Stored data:

%%

$ cat src/rtl/sorted_array_priority_queue.sv
`timescale 1ns / 1ps
// ----------------------------------------------------------------------------
// Sorted array priority queue
// Bounded min-priority queue held as an ascending sorted array, with a
// capacity register, stable ordering among equal values and status flags.
// ----------------------------------------------------------------------------
// Sequence: query, overflow, underflow and a dequeue of the last value go
//   straight to the result; other dequeues shift later entries down one per
//   cycle; an enqueue moves k larger entries up one per cycle, then places
//   the value. Flow: one request at a time; busy holds through the result
//   beat, and the receiver cannot stall.
// Reset: synchronous; empties the queue and sets the capacity to 16.
// ----------------------------------------------------------------------------
module sorted_array_priority_queue
   import sapq_pkg::*;
#(
   parameter int DEPTH      = 16,
   parameter int DATA_WIDTH = 32
) (
   input  logic                        clock,
   input  logic                        reset,
   input  logic                        start,
   output logic                        busy,
   input  logic [1:0]                  req_opcode,
   input  logic signed [31:0]          req_value_in,
   output logic                        rsp_valid,
   output logic signed [31:0]          rsp_removed_value,
   output logic [1:0]                  rsp_status,
   output logic signed [31:0]          rsp_smallest,
   output logic signed [31:0]          rsp_largest,
   output logic [4:0]                  rsp_occupancy,
   output logic                        rsp_is_empty,
   output logic                        rsp_is_full,
   input  logic                        csr_valid,
   output logic                        csr_ready,
   input  logic [4:0]                  csr_capacity_in_use
);

   localparam int AW = $clog2(DEPTH);
   localparam int CW = $clog2(DEPTH + 1);
   localparam int XW = (CW > CSR_WIDTH) ? CW : CSR_WIDTH;

   logic [CSR_WIDTH-1:0]  capacity_ff, capacity_in;
   logic [XW-1:0]         capacity_x;
   logic [CW-1:0]         capacity_eff;
   logic [DATA_WIDTH-1:0] value_trim;
   rsp_type               rsp;
   logic                  mem_wr_en;
   logic [AW-1:0]         mem_wr_addr;
   logic [DATA_WIDTH-1:0] mem_wr_data;
   logic [AW-1:0]         mem_rd_addr;
   logic [DATA_WIDTH-1:0] mem_rd_data;

   // Capacity register; a write beat is always taken.
   assign csr_ready   = 1'b1;
   assign capacity_in = (csr_valid && csr_ready) ? csr_capacity_in_use : capacity_ff;

   always_ff @(posedge clock) begin
      if (reset) begin
         capacity_ff <= CSR_WIDTH'(16);
      end else begin
         capacity_ff <= capacity_in;
      end
   end

   // Effective capacity: zero acts as one, and it saturates at the depth.
   assign capacity_x = XW'(capacity_ff);
   always_comb begin
      priority if (capacity_x == '0) begin
         capacity_eff = CW'(1);
      end else if (capacity_x > XW'(DEPTH)) begin
         capacity_eff = CW'(DEPTH);
      end else begin
         capacity_eff = CW'(capacity_x);
      end
   end

   // The value is taken as its low DATA_WIDTH bits.
   assign value_trim = DATA_WIDTH'($unsigned(req_value_in));

   sapq_seq #(
      .DEPTH      (DEPTH),
      .DATA_WIDTH (DATA_WIDTH)
   ) u_seq (
      .clock       (clock),
      .reset       (reset),
      .start       (start),
      .opcode      (req_opcode),
      .value       (value_trim),
      .capacity    (capacity_eff),
      .busy        (busy),
      .rsp         (rsp),
      .mem_wr_en   (mem_wr_en),
      .mem_wr_addr (mem_wr_addr),
      .mem_wr_data (mem_wr_data),
      .mem_rd_addr (mem_rd_addr),
      .mem_rd_data (mem_rd_data)
   );

   sapq_store #(
      .DEPTH      (DEPTH),
      .DATA_WIDTH (DATA_WIDTH)
   ) u_store (
      .clock   (clock),
      .wr_en   (mem_wr_en),
      .wr_addr (mem_wr_addr),
      .wr_data (mem_wr_data),
      .rd_addr (mem_rd_addr),
      .rd_data (mem_rd_data)
   );

   // Result ports.
   assign rsp_valid         = rsp.valid;
   assign rsp_removed_value = rsp.removed_value;
   assign rsp_status        = rsp.status;
   assign rsp_smallest      = rsp.smallest;
   assign rsp_largest       = rsp.largest;
   assign rsp_occupancy     = rsp.occupancy;
   assign rsp_is_empty      = rsp.is_empty;
   assign rsp_is_full       = rsp.is_full;

endmodule

$ cat config.mk
export PLATFORM = sky130hd
export DESIGN_NAME = sorted_array_priority_queue
export DESIGN_NICKNAME = d
export VERILOG_FILES = /design/src/rtl/sapq_pkg.sv /design/src/rtl/sapq_store.sv /design/src/rtl/sapq_seq.sv /design/src/rtl/sorted_array_priority_queue.sv
export SDC_FILE = /design/constraint.sdc
export NUM_CORES = 1
export LEC_CHECK = 0
export BUFFER_PORTS_ARGS = -buffer_cell sky130_fd_sc_hd__buf_2
export CAP_MARGIN = 10
export CORE_MARGIN = 2
export CORE_UTILIZATION = 50
export DETAILED_ROUTE_END_ITERATION = 8
export PLACE_DENSITY_LB_ADDON = 0.1
export SLEW_MARGIN = 10
export SYNTH_ARGS = -nofsm -noshare
export SYNTH_HDL_FRONTEND = slang
export SYNTH_SLANG_ARGS = --single-unit
$ cat constraint.sdc
create_clock -name clock -period 9.38 [get_ports clock]
set_clock_uncertainty 0.1 [all_clocks]
set_input_delay 0.469 -clock clock [delete_from_list [all_inputs] [get_ports clock]]
set_output_delay 0.469 -clock clock [all_outputs]
set_load 0.03 [all_outputs]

%%

→ Instructions for the task: The line containing "export DETAILED_ROUTE_END_ITERATION = 8" opens the range, and the last line of the entries closes it; copy that range exactly.

→ Exercise answer:
export DETAILED_ROUTE_END_ITERATION = 8
export PLACE_DENSITY_LB_ADDON = 0.1
export SLEW_MARGIN = 10
export SYNTH_ARGS = -nofsm -noshare
export SYNTH_HDL_FRONTEND = slang
export SYNTH_SLANG_ARGS = --single-unit
$ cat constraint.sdc
create_clock -name clock -period 9.38 [get_ports clock]
set_clock_uncertainty 0.1 [all_clocks]
set_input_delay 0.469 -clock clock [delete_from_list [all_inputs] [get_ports clock]]
set_output_delay 0.469 -clock clock [all_outputs]
set_load 0.03 [all_outputs]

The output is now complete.